__Your goal__. Where does the word "assert" show up in the records? Copy every line that holds it.

__Task inputs__.
**src/sync_fifo.sv**
```systemverilog
/*
 * Single-clock FIFO used as the per-strand instruction queue
 * Flush empties it in one cycle and wins over a same-cycle enqueue
 */
`timescale 1ns/1ps

module sync_fifo #(
	parameter int WIDTH = 66,
	parameter int DEPTH = 4
) (
	input  logic             clk,
	input  logic             reset,
	input  logic             flush_i,
	input  logic             enqueue_i,
	input  logic [WIDTH-1:0] value_i,
	input  logic             dequeue_i,
	output logic [WIDTH-1:0] value_o,
	output logic             full_o,
	output logic             almost_full_o,
	output logic             empty_o
);

	localparam int PTR_W = (DEPTH > 1) ? $clog2(DEPTH) : 1;
	localparam int CNT_W = $clog2(DEPTH + 1);

	logic [WIDTH-1:0] storage [DEPTH];
	logic [PTR_W-1:0] wr_ptr;
	logic [PTR_W-1:0] rd_ptr;
	logic [CNT_W-1:0] count;

	assign full_o = count == CNT_W'(DEPTH);
	// One free slot left
	assign almost_full_o = count == CNT_W'(DEPTH - 1);
	assign empty_o = count == '0;
	assign value_o = storage[rd_ptr];

	// Pointer wrap that also works when DEPTH is not a power of two
	function automatic logic [PTR_W-1:0] next_ptr(input logic [PTR_W-1:0] ptr);
		if (ptr == PTR_W'(DEPTH - 1))
			return '0;
		return ptr + PTR_W'(1);
	endfunction

	// Write port of the entry array, which a flush blocks
	always_ff @(posedge clk)
	begin
		if (enqueue_i && !flush_i)
			storage[wr_ptr] <= value_i;
	end

	always_ff @(posedge clk or posedge reset)
	begin
		if (reset)
		begin
			wr_ptr <= '0;
			rd_ptr <= '0;
			count <= '0;
		end
		else if (flush_i)
		begin
			wr_ptr <= '0;
			rd_ptr <= '0;
			count <= '0;
		end
		else
		begin
			if (enqueue_i)
				wr_ptr <= next_ptr(wr_ptr);
			if (dequeue_i)
				rd_ptr <= next_ptr(rd_ptr);
			if (enqueue_i && !dequeue_i)
				count <= count + CNT_W'(1);
			else if (dequeue_i && !enqueue_i)
				count <= count - CNT_W'(1);
		end
	end

	// The writer must watch the full flag, otherwise an entry is overwritten
	assert property (@(posedge clk) disable iff (reset)
		!(enqueue_i && full_o && !flush_i));

	// The reader must only pop what is there
	assert property (@(posedge clk) disable iff (reset) !(dequeue_i && empty_o));

endmodule

```
**config.mk**
```make
export PLATFORM = sky130hd
export DESIGN_NAME = sync_fifo
export DESIGN_NICKNAME = d
export VERILOG_FILES = /design/src/sync_fifo.sv
export SDC_FILE = /design/constraint.sdc
export NUM_CORES = 1
export LEC_CHECK = 0
export ABC_AREA = 1
export BUFFER_PORTS_ARGS = -buffer_cell sky130_fd_sc_hd__clkbuf_2
export CORE_MARGIN = 5
export CORE_UTILIZATION = 57
export CTS_BUF_LIST = sky130_fd_sc_hd__clkbuf_16
export DETAILED_ROUTE_END_ITERATION = 10
export GPL_TIMING_DRIVEN = 0
export PLACE_DENSITY = 0.79
export SYNTH_ARGS = -nofsm -noshare
export SYNTH_HDL_FRONTEND = slang
export SYNTH_SLANG_ARGS = --single-unit
```
**constraint.sdc**
```tcl
create_clock -name clk -period 5.52 [get_ports clk]
set_input_delay 1.656 -clock clk [delete_from_list [all_inputs] [get_ports clk]]
set_output_delay 1.656 -clock clk [all_outputs]
set_load 0.01 [all_outputs]
```
==> metrics.txt <==
outcome finished, final reports clean; DRC violation total after the first TritonRoute iteration 484; clock sink count 271; Register-to-Register Path Depth 7; Total Routing Usage GR 0.212; number of nets in the layout 959; total cell area at the placement stage 0.0115 sq mm; Maximum Capacitance Violations 0; antenna violations before repair 2; clock insertion delay at the later pin of the skew report 0.52 ns; routed length per placed instance 19.7 microns; overall via count from detail_route 6400; arrival time of the worst setup path 2.15 ns; vias per inst 5.66; transition at the pin with the smallest max-transition slack 0.495 ns; Hold WC Path Type reg -> reg; final wirelength 22200 microns; portion of synthesized cell area occupied by the leading cell type 0.771; Worst Hold Path EP count[0]; count of input and output buffers 139; number of pins with negative max-slew slack in the final report 0; synth top area cells sky130_fd_sc_hd__edfxtp_1 (77%), sky130_fd_sc_hd__o21ai_0 (5.5%), sky130_fd_sc_hd__nor2_1 (5.0%); post-synthesis area per instance 14.6 sq um; wire length of the first global-routing pass 33800 microns; CP Max Fanout 10; post-route clock period utilization 0.690; Top FF cell, synth sky130_fd_sc_hd__edfxtp_1; Critical R2R Launch wr_ptr[0]; share of flip-flops with an asynchronous set or reset after synthesis 0.0258; FF-to-FF End storage[0][15]; setup slack, reg-to-reg 3.45 ns; core outline area 0.0178 sq mm; aggregate negative setup slack 0 ns; skew final 0.0110 ns; Max Freq 0.262 GHz; full die area 0.0208 sq mm; clock transition at the register clock pins on the worst setup and hold paths after CTS 0.06 ns; commonest cells in the synthesized netlist sky130_fd_sc_hd__edfxtp_1 (264), sky130_fd_sc_hd__nor2_1 (136), sky130_fd_sc_hd__o21ai_0 (114); count of synthesis-stage warnings from yosys 0; launching instance or port of the critical path rd_ptr[0]; global route total overflow 0; crit path kind reg -> out; sequential share of the synthesized area 0.788; total leakage power 4.50 nW; mapped cell area 0.0103 sq mm; most instantiated library cell after synthesis sky130_fd_sc_hd__edfxtp_1; minimum period implied by the final worst setup slack 3.81 ns; vias in the first global route 6257; number of library cell types mapped by synthesis 22; root buffer cell sky130_fd_sc_hd__clkbuf_16; GP Congestion 0.825; startpoint of the worst hold path count[0]; number of detailed-routing iterations run before antenna repair 5; Top-Level Pins 140; number of buffers created by CTS 27; Post-synth EDFFs 264; hold-fix buffers at CTS 0; pwr dens 371 mW/mm^2; post-CTS setup repair buffer count 0; relative area change from synthesis to final layout 20.3%; syn nets 782; Post-route DRC 0; Max IR drop VDD 0.288 mV; nature of the critical path endpoint primary output; horizontal die dimension 144 microns; CTS tree yes; synthesized netlist cell count 705; Yosys reg bits 271; Ant. Diodes 0; chip height 144 microns; Slew HR 0.669; share of post-route cells with drive strength above 1 0.250; total setup violations reported at the end of the flow 0; post-route core utilization 0.694; count of H-tree levels built during CTS 1; total half-perimeter wirelength after legalization and detailed placement 14000 microns; Gates resized, CTS repair 0; setup repair after global routing missed its margin false; startpoint class of the critical path flop; required time at the worst-slack endpoint 3.86 ns; Yosys top cell by area sky130_fd_sc_hd__edfxtp_1; maximum number of pins on one net before global-route repair 31; Worst Hold Path Cells 2; Std-Cell Rows 49; Starting Density 0.577; Layout Cell Area excl Fill 0.0124 sq mm; remaining antenna violation count 0; CTS Buffer Depth 3; number of hold violations in the final report 0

__Solution for this task__.
	assert property (@(posedge clk) disable iff (reset)
	assert property (@(posedge clk) disable iff (reset) !(dequeue_i && empty_o));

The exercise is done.